Even though the main LGM outlines of the CIS have been established, our knowledge about the ice sheet at the peak of the last glacial period must be regarded as low. The maximum extent was reached in different sectors of the ice sheet at different times; earlier in the north and later in the south (Clague et al., 1980; Porter and Swanson, 1998; Stroeven et al., 2010).
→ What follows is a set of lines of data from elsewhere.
$ cat src/rtl/fetch_pkg.sv
// Shared constants and sizing helpers for the instruction-fetch front end.
// Latency: none (declarations only).
// Backpressure: none (declarations only).
package fetch_pkg;

  // Every instruction is one 32-bit word; the PC advances by this many bytes.
  localparam int unsigned INSTR_BYTES = 4;

  // Low PC bits that must be zero for a word-aligned fetch address.
  localparam logic [1:0] PC_ALIGN_LO_MASK = 2'b11;

  // Width needed to hold an entry count from 0 up to and including depth.
  function automatic int unsigned occ_w(input int unsigned depth);
    return $clog2(depth) + 1;
  endfunction

endpackage

$ cat src/rtl/fetch_queue_if.sv
// Fetch front-end bus: instruction-memory request/response, decode handshake, redirect.
// Latency: wires only.
// Backpressure: imem_ready throttles requests, dec_ready stalls the decode side.
interface fetch_queue_if #(
  parameter int unsigned ADDR_W  = 32,
  parameter int unsigned INSTR_W = 32,
  parameter int unsigned DEPTH   = 4
);
  import fetch_pkg::*;

  localparam int unsigned OCC_W = occ_w(DEPTH);

  // Instruction memory side
  logic               imem_req;
  logic [ADDR_W-1:0]  imem_addr;
  logic               imem_ready;
  logic               imem_rvalid;
  logic [INSTR_W-1:0] imem_rdata;

  // Decode side
  logic               dec_valid;
  logic               dec_ready;
  logic [INSTR_W-1:0] dec_instr;
  logic [ADDR_W-1:0]  dec_pc_plus4;

  // Control-flow redirect from decode
  logic               redirect_valid;
  logic [ADDR_W-1:0]  redirect_pc;

  // Status
  logic [OCC_W-1:0]   occupancy;

  // The fetch front end drives requests and the decode head.
  modport master (
    output imem_req, imem_addr, dec_valid, dec_instr, dec_pc_plus4, occupancy,
    input  imem_ready, imem_rvalid, imem_rdata, dec_ready, redirect_valid, redirect_pc
  );

  // Memory model and decode stage on the other side.
  modport slave (
    input  imem_req, imem_addr, dec_valid, dec_instr, dec_pc_plus4, occupancy,
    output imem_ready, imem_rvalid, imem_rdata, dec_ready, redirect_valid, redirect_pc
  );

endinterface

$ cat src/rtl/fetch_fifo.sv
// Synchronous prefetch FIFO with flush; head is read straight from storage.
// Latency: a pushed entry is visible at the head the cycle after the push.
// Backpressure: none internally; the caller must never push when full or pop when empty.
module fetch_fifo
  import fetch_pkg::*;
#(
  parameter int unsigned WIDTH = 64,
  parameter int unsigned DEPTH = 4
) (
  input  logic                     clk,
  input  logic                     rst,
  input  logic                     flush,
  input  logic                     push,
  input  logic [WIDTH-1:0]         push_dat,
  input  logic                     pop,
  output logic [occ_w(DEPTH)-1:0]  count,
  output logic [WIDTH-1:0]         head_dat
);

  localparam int unsigned PTR_W = $clog2(DEPTH);
  localparam int unsigned CNT_W = occ_w(DEPTH);

  logic [WIDTH-1:0] mem_q [DEPTH];
  logic [WIDTH-1:0] mem_d [DEPTH];
  logic [PTR_W-1:0] wr_ptr_q, wr_ptr_d;
  logic [PTR_W-1:0] rd_ptr_q, rd_ptr_d;
  logic [CNT_W-1:0] count_q, count_d;

  // Pointer/count/storage update; flush discards everything without writing.
  always_comb begin
    mem_d    = mem_q;
    wr_ptr_d = wr_ptr_q;
    rd_ptr_d = rd_ptr_q;
    count_d  = count_q;
    if (flush) begin
      wr_ptr_d = '0;
      rd_ptr_d = '0;
      count_d  = '0;
    end else begin
      if (push) begin
        mem_d[wr_ptr_q] = push_dat;
        wr_ptr_d        = wr_ptr_q + PTR_W'(1);
      end
      if (pop) begin
        rd_ptr_d = rd_ptr_q + PTR_W'(1);
      end
      case ({push, pop})
        2'b10:   count_d = count_q + CNT_W'(1);
        2'b01:   count_d = count_q - CNT_W'(1);
        default: count_d = count_q;
      endcase
    end
  end

  // Control state register with synchronous reset.
  always_ff @(posedge clk) begin
    if (rst) begin
      wr_ptr_q <= '0;
      rd_ptr_q <= '0;
      count_q  <= '0;
    end else begin
      wr_ptr_q <= wr_ptr_d;
      rd_ptr_q <= rd_ptr_d;
      count_q  <= count_d;
    end
  end

  // Entry storage; contents are meaningless while count is zero, so no reset.
  always_ff @(posedge clk) begin
    mem_q <= mem_d;
  end

  assign count    = count_q;
  assign head_dat = mem_q[rd_ptr_q];

endmodule

$ cat src/rtl/fetch_queue.sv
// Fetch PC, one-outstanding-request memory interface, prefetch queue and redirect flush.
// Latency: accept->decode 2 cycles; 1 cycle with FETCHQ_BYPASS_EN (empty-queue bypass).
// Backpressure: requests stop once queued + in-flight words reach DEPTH; dec_ready=0 holds head.
module fetch_queue
  import fetch_pkg::*;
#(
  parameter int unsigned       ADDR_W   = 32,
  parameter int unsigned       INSTR_W  = 32,
  parameter int unsigned       DEPTH    = 4,
  parameter logic [ADDR_W-1:0] RESET_PC = '0
) (
  input  logic          Clk,
  input  logic          Reset,
  fetch_queue_if.master bus
);

  localparam int unsigned OCC_W   = occ_w(DEPTH);
  localparam int unsigned CRED_W  = OCC_W + 1;
  localparam int unsigned ENTRY_W = INSTR_W + ADDR_W;
  localparam logic [ADDR_W-1:0] PC_INC = ADDR_W'(INSTR_BYTES);

  logic [ADDR_W-1:0]  pc_q, pc_d;
  logic [ADDR_W-1:0]  issue_pc_q, issue_pc_d;
  logic               inflight_q, inflight_d;

  logic [OCC_W-1:0]   fifo_count;
  logic [ENTRY_W-1:0] fifo_head;
  logic               fifo_push;
  logic               fifo_pop;
  logic [ENTRY_W-1:0] rsp_entry;

  logic [CRED_W-1:0]  credit_used;
  logic               accept;
  logic               rsp_take;
  logic [ADDR_W-1:0]  redirect_aligned;

  // Request credit: a word either queued or still in flight holds one slot.
  always_comb begin
    credit_used      = CRED_W'(fifo_count) + CRED_W'(inflight_q);
    bus.imem_req     = !Reset && !bus.redirect_valid && (credit_used < CRED_W'(DEPTH));
    bus.imem_addr    = pc_q;
    accept           = bus.imem_req && bus.imem_ready;
    rsp_take         = bus.imem_rvalid && inflight_q && !bus.redirect_valid;
    rsp_entry        = {bus.imem_rdata, issue_pc_q + PC_INC};
    redirect_aligned = bus.redirect_pc & ~ADDR_W'(PC_ALIGN_LO_MASK);
  end

`ifdef FETCHQ_BYPASS_EN
  logic bypass_hit;

  // Decode head with empty-queue bypass: an arriving word is offered in the same cycle.
  always_comb begin
    bypass_hit    = rsp_take && (fifo_count == '0);
    bus.dec_valid = ((fifo_count != '0) || bypass_hit) && !bus.redirect_valid;
    if (bypass_hit) begin
      bus.dec_instr    = rsp_entry[ENTRY_W-1:ADDR_W];
      bus.dec_pc_plus4 = rsp_entry[ADDR_W-1:0];
    end else begin
      bus.dec_instr    = fifo_head[ENTRY_W-1:ADDR_W];
      bus.dec_pc_plus4 = fifo_head[ADDR_W-1:0];
    end
    // A bypassed word that decode takes immediately never touches the queue.
    fifo_pop  = bus.dec_valid && bus.dec_ready && (fifo_count != '0);
    fifo_push = rsp_take && !(bypass_hit && bus.dec_ready);
  end
`else
  // Decode head straight from queue storage; no path from imem_rdata to decode.
  always_comb begin
    bus.dec_valid    = (fifo_count != '0) && !bus.redirect_valid;
    bus.dec_instr    = fifo_head[ENTRY_W-1:ADDR_W];
    bus.dec_pc_plus4 = fifo_head[ADDR_W-1:0];
    fifo_pop         = bus.dec_valid && bus.dec_ready;
    fifo_push        = rsp_take;
  end
`endif

  // Next fetch PC, in-flight flag and the PC of the outstanding request.
  always_comb begin
    pc_d       = pc_q;
    issue_pc_d = issue_pc_q;
    inflight_d = accept;
    if (bus.redirect_valid) begin
      pc_d = redirect_aligned;
    end else if (accept) begin
      pc_d = pc_q + PC_INC;
    end
    if (accept) begin
      issue_pc_d = pc_q;
    end
  end

  // Fetch state register; Reset dominates redirect.
  always_ff @(posedge Clk) begin
    if (Reset) begin
      pc_q       <= RESET_PC;
      issue_pc_q <= RESET_PC;
      inflight_q <= 1'b0;
    end else begin
      pc_q       <= pc_d;
      issue_pc_q <= issue_pc_d;
      inflight_q <= inflight_d;
    end
  end

  fetch_fifo #(
    .WIDTH (ENTRY_W),
    .DEPTH (DEPTH)
  ) u_fifo (
    .clk      (Clk),
    .rst      (Reset),
    .flush    (bus.redirect_valid),
    .push     (fifo_push),
    .push_dat (rsp_entry),
    .pop      (fifo_pop),
    .count    (fifo_count),
    .head_dat (fifo_head)
  );

  assign bus.occupancy = fifo_count;

endmodule

$ cat src/flat_wrapper.sv
// flat-port wrapper written by rule: the top's interface ports become plain ports
module fetch_queue_flat import fetch_pkg::*;
#(
  parameter int unsigned       ADDR_W   = 32,
  parameter int unsigned       INSTR_W  = 32,
  parameter int unsigned       DEPTH    = 4,
  parameter logic [ADDR_W-1:0] RESET_PC = '0
)
  (Clk, Reset, bus_imem_req, bus_imem_addr, bus_dec_valid, bus_dec_instr, bus_dec_pc_plus4, bus_occupancy, bus_imem_ready, bus_imem_rvalid, bus_imem_rdata, bus_dec_ready, bus_redirect_valid, bus_redirect_pc);
  fetch_queue_if #(.ADDR_W(ADDR_W), .INSTR_W(INSTR_W), .DEPTH(DEPTH)) bus_i ();
  input  logic Clk;
  input  logic Reset;
  output wire logic [$bits(bus_i.imem_req)-1:0] bus_imem_req;
  output wire logic [$bits(bus_i.imem_addr)-1:0] bus_imem_addr;
  output wire logic [$bits(bus_i.dec_valid)-1:0] bus_dec_valid;
  output wire logic [$bits(bus_i.dec_instr)-1:0] bus_dec_instr;
  output wire logic [$bits(bus_i.dec_pc_plus4)-1:0] bus_dec_pc_plus4;
  output wire logic [$bits(bus_i.occupancy)-1:0] bus_occupancy;
  input wire logic [$bits(bus_i.imem_ready)-1:0] bus_imem_ready;
  input wire logic [$bits(bus_i.imem_rvalid)-1:0] bus_imem_rvalid;
  input wire logic [$bits(bus_i.imem_rdata)-1:0] bus_imem_rdata;
  input wire logic [$bits(bus_i.dec_ready)-1:0] bus_dec_ready;
  input wire logic [$bits(bus_i.redirect_valid)-1:0] bus_redirect_valid;
  input wire logic [$bits(bus_i.redirect_pc)-1:0] bus_redirect_pc;
  assign bus_imem_req = bus_i.imem_req;
  assign bus_imem_addr = bus_i.imem_addr;
  assign bus_dec_valid = bus_i.dec_valid;
  assign bus_dec_instr = bus_i.dec_instr;
  assign bus_dec_pc_plus4 = bus_i.dec_pc_plus4;
  assign bus_occupancy = bus_i.occupancy;
  assign bus_i.imem_ready = bus_imem_ready;
  assign bus_i.imem_rvalid = bus_imem_rvalid;
  assign bus_i.imem_rdata = bus_imem_rdata;
  assign bus_i.dec_ready = bus_dec_ready;
  assign bus_i.redirect_valid = bus_redirect_valid;
  assign bus_i.redirect_pc = bus_redirect_pc;
  fetch_queue #(.ADDR_W(ADDR_W), .INSTR_W(INSTR_W), .DEPTH(DEPTH), .RESET_PC(RESET_PC)) u_core (.Clk(Clk), .Reset(Reset), .bus(bus_i));
endmodule
$ cat config.mk
export PLATFORM = sky130hd
export DESIGN_NAME = fetch_queue_flat
export DESIGN_NICKNAME = d
export VERILOG_FILES = /design/src/rtl/fetch_pkg.sv /design/src/rtl/fetch_queue_if.sv /design/src/rtl/fetch_fifo.sv /design/src/rtl/fetch_queue.sv /design/src/flat_wrapper.sv
export SDC_FILE = /design/constraint.sdc
export NUM_CORES = 1
export LEC_CHECK = 0
export ABC_AREA = 1
export CAP_MARGIN = 20
export CORE_MARGIN = 2
export CORE_UTILIZATION = 25
export CTS_BUF_LIST = sky130_fd_sc_hd__clkbuf_16
export CTS_CLUSTER_DIAMETER = 200
export DETAILED_ROUTE_END_ITERATION = 6
export SLEW_MARGIN = 30
export SYNTH_ARGS = -nofsm -noshare
export SYNTH_HDL_FRONTEND = slang
export SYNTH_SLANG_ARGS = --single-unit
$ cat constraint.sdc
create_clock -name Clk -period 10.27 [get_ports Clk]
set_input_delay 2.054 -clock Clk [delete_from_list [all_inputs] [get_ports Clk]]
set_output_delay 2.054 -clock Clk [all_outputs]
set_load 0.02 [all_outputs]
==> results of run 1 <==
## synthesized netlist by cell type (4+ instances only)
library cell	count
a21oi_1	55
a31oi_1	5
buf_2	10
buf_4	7
clkbuf_1	45
dfxtp_1	68
edfxtp_1	248
ha_1	7
inv_1	92
nand2_1	161
nand2_2	5
nand3_1	50
nand4_1	11
nor2_1	180
nor2_2	10
nor2_4	4
nor3_1	12
o21ai_0	169
o22ai_1	62
xnor2_1	4
xor2_1	33
## final timing paths
check,to,cells after the start,start,slack [ns]
worst max-delay path,bus_imem_req,6,Reset,4.51
worst min-delay path,u_core.issue_pc_q[3]$_SDFFE_PP0P_,2,u_core.issue_pc_q[3]$_SDFFE_PP0P_,0.49
worst max register to register,u_core.bus.imem_addr[30]$_SDFFE_PP0P_,8,u_core.u_fifo.count[1]$_SDFFE_PP0P_,7.84
worst min register to register,u_core.issue_pc_q[3]$_SDFFE_PP0P_,2,u_core.issue_pc_q[3]$_SDFFE_PP0P_,0.49
## worst reg2reg max path: stages, from the launching register on
cell and delay [ns]:
dfxtp_1 0.33, nand3_1 0.17, nand4_4 0.59, inv_2 0.83, nand3_1 0.16, nand2_1 0.09
nand3_1 0.07, nand2_1 0.08, inv_1 0.03
## through the flow
stage          setup slack, ns  hold slack, ns  instances  utilization  instance area (sq um)
2_1_floorplan             4.64           0.457       1265            -                  13400
3_3_place_gp              4.46           0.487       2063        0.298                  15700
3_5_place_dp              4.46           0.489       2063        0.298                  15700
4_1_cts                   4.45           0.498       2124        0.320                  16900
5_1_grt                   4.28           0.523       2124        0.320                  16900
6_report                  4.51           0.491       2124        0.320                  16900
## flip-flops by register name, summed over array words and instances (netlist names)
name and count:
u_core.u_fifo.mem_q 248, u_core.u_fifo.wr_ptr_q 2, u_core.inflight_q 1, u_core.bus.imem_addr 30, u_core.u_fifo.rd_ptr_q 2, u_core.u_fifo.count 3, u_core.issue_pc_q 30
## power groups by stage
stage | clock (mW) | combinational, mW | sequential (mW)
5_1_grt | 1.34 | 0.144 | 1.41
3_5_place_dp | 0 | 0.131 | 1.44
3_3_place_gp | 0 | 0.128 | 1.44
2_1_floorplan | 0 | 0.0557 | 1.44
4_1_cts | 1.29 | 0.132 | 1.41
6_report | 1.25 | 0.131 | 1.41
## area by class of cell
type,count,area share
clock buffer,36,0.0534
multi-input combinational,790,0.235
sequential,316,0.522
inverter,95,0.0212
timing repair buffer,174,0.102
clock inverter,25,0.0153
tap,688,0.0510
## per-layer routing
layer  vias to the layer above  routed length, microns  share of wire
met5                         -                       0              0
met4                         0                     502          0.015
met3                        34                    2200          0.064
met2                       263                   15800           0.46
met1                      4566                   15800           0.46
li1                       4698                       -              -
## kinds of logic (layout without fill, tap and decap cells)
kind of cell	count (synthesis)	in the layout	synth area share
adder cells (fa/ha/maj)	8	8	0.00804
AND/OR/NAND/NOR	444	444	0.143
other	1	4	0.000280
AO/OA/AOI/OAI	297	297	0.118
flip-flops	316	316	0.658
XOR/XNOR	37	37	0.0242
buffers and inverters	159	330	0.0481
==> flow_results.org, run 1 <==
** Status
- The run finished with clean final reports.

** Route
- In the routed design, unresolved DRC markers number 0.
- Detailed routing inserted a total of 9561 vias.
- Dividing the detail-routed wire length by the instance count gives 16.1 microns.
- Using the TritonRoute via totals, the vias-per-cell ratio works out to 4.50.
- Once detail routing completed, the nets flagged for antenna violations numbered 0.
- Iteration-0 DRC Markers :: 637
- The final layout contains routed wiring with a total length of 34.3 mm.
- The pre-antenna-repair detailed-routing pass consisted of 5 iterations.

** Power
- The share of total power dissipated in combinational logic is 0.047.
- Power comes to 2.79 mW.
- Dividing total power by cell area gives a power density of 166 mW/mm^2.
- Internal cell power :: 2.21 mW
- Share of total power in sequential cells :: 0.506
- Clock share of power :: 0.448
- For this design the static power due to leakage is 5.84 nW.
- Switching part of the total power :: 0.209
- Peak supply drop :: 0.101 mV
- The analysis attributes to net switching a power of 583 uW.

** STA
- Worst clock skew :: 0.0216 ns
- Setup TNS :: 0 ns
- Achievable Freq :: 174 MHz
- The total count of max-transition violations in the final report is 0.
- For the pin with the worst max-slew slack, the measured transition is 0.892 ns.
- The hold violation total from the final report is 0.
- Share of the clock period used by the worst path after layout :: 0.561
- Setup repair after global routing left no endpoint under its margin.
- Final setup violation count :: 0
- Slew margin rel. :: 0.404
- Final worst path period need :: 5.76 ns

** Global route
- First-pass GRT wire length :: 52.8 mm
- Met1 capacity usage during global routing :: 0.164
- Met2 Track Usage GR :: 0.198
- The initial antenna violation count came to 0.
- Pin count of the biggest net entering global routing :: 79
- For met3 alone, demand over resource in global routing was 0.0267.
- Number of global-route vias before repair :: 9275
- Overall track demand over capacity in global routing :: 0.121
- Layer with the highest usage :: met2
- Final global-route overflow total :: 0

** Placed design
- At the end of routability-driven placement, the weighted congestion stood at 0.884.
- Detailed placement ended at an HPWL of 21.6 mm.
- Input and output buffers added on the ports amount to 164.

** Synthesis
- Of all flip-flops after synthesis, the portion carrying an async set or reset was 0.
- Number of flops mapped to enable cells by yosys :: 248
- edfxtp_1 takes more of the synthesized area than any other cell.
- In this run the mean area of a mapped cell was 10.6 sq um.
- Proportion of synthesized chip area in sequential cells :: 0.658
- Biggest area contributors in the synthesized netlist :: edfxtp_1, dfxtp_1, o21ai_0
- Number of register bits inferred by synthesis :: 316
- The share of synthesized area in the top cell type comes to 0.557.
- Number of warning messages in the yosys log :: 0
- Among all flip-flop cells after synthesis, the most frequent one is edfxtp_1.
- Mapped Cells :: 1262
- Count of unique library cells instantiated by Yosys :: 36
- Post-Synthesis Cell Area :: 0.0134 sq mm

** Die
- Starting density of the core :: 0.254
- Rows :: 84
- Total core area :: 0.0528 sq mm
- Overall die width :: 235 microns
- The floorplan step set the die height to 235 microns.
- Ports placed on the boundary :: 171
- Floorplan die area :: 0.0554 sq mm

** Worst setup path
- Buffers & Inverters on Critical Path :: 4
- In this design, the largest share of critical-path delay is due to buffers and inverters.
- CP Launch Type :: primary input
- Critical-path top delay cell :: clkdlybuf4s50_1
- The critical path goes through clkdlybuf4s50_1 > buf_4 > nor2_8 > nand3_1 > inv_1 > clkdlybuf4s50_1.
- Of all nets on the critical path, the largest fanout is 28.
- Worst Path Required :: 8.22 ns
- Kind of end point of the critical path :: output pin
- On the worst path, the slowest cell contributes a delay of 0.59 ns.
- The critical path is of the in2out type.
- Counting stages on the worst path, the most repeated cell is clkdlybuf4s50_1.
- For the worst setup path, the data arrival time is 3.71 ns.

** Clock tree
- Clock Sink Count :: 316
- The later pin in the worst-skew pair is clocked with a latency of 0.53 ns.
- Total of hold buffers inserted after clock tree synthesis :: 0
- Post-CTS sizing :: 0
- Buffers inserted during clock tree synthesis total 35.
- Root buffer selected by CTS :: clkbuf_16
- Maximum count of clock buffers along a single path :: 3
- In this run the post-CTS setup repair buffer count came out at 0.
- Number of levels the H-tree was split into :: 2
- After clock tree synthesis, the clock-pin slew on the worst setup and hold paths is 0.06 ns.
- TritonCTS clock tree :: built

** Job
- Max cap viols :: 0

** Final layout
- Leaving out fill and tap cells, the most frequent cell in the layout is edfxtp_1.
- Sequential cell area :: 0.00881 sq mm
- Most used cells in the layout excluding fill and tap cells :: edfxtp_1, nor2_1, o21ai_0
- Number of antenna diodes :: 0
- Of the cells placed in the final design, the portion with a size suffix greater than 1 is 0.0641.
- Fill count :: 5323
- Multi-input combinational cell area :: 0.00397 sq mm
- Layout overhead on the synthesized area :: 26.2%
- Total Nets Final :: 1490

** Worst hold path
- HP Class :: reg2reg
Power figures use the tool's default switching activity.
==> run 2, diff against run 1 <==
- clock period: 10.27 -> 4.8 ns (I/O delays scaled with it)
==> run 2 against run 1 <==
  * Wire length up 2.6%
  * Core utilization is 0.22 points higher
  * Critical path depth down 1
  * Non-clock buffer count increased by 4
Regardless of the accepted existence of the Skeena ice dome, the style of glaciation during the local LGM still remains an open question and questions regarding the ice thicknesses, main ice discharge routes and the degree of dependence on the underlying topography still need to be answered (Bednarski and Smith, 2007; Kleman et al., 2010; Stroeven et al., 2010).

6.1.2. Ice retreat pattern

Late glacial ice dynamics have been examined for two regions of the CIS using the meltwater landform record. Ice retreat patterns at a regional scale were interpreted using macro-scale ice-flow indicators such as glacial lineations and the “deglacial envelope” of meltwater landforms (Kleman and Borgström, 1996; Kleman et al., 2006). Locally, ice retreat patterns were reconstructed in greater detail, particularly where the record of meltwater landforms was extensive (Paper V, Figs. 4, 5 and 7, Paper VI, Fig. 5).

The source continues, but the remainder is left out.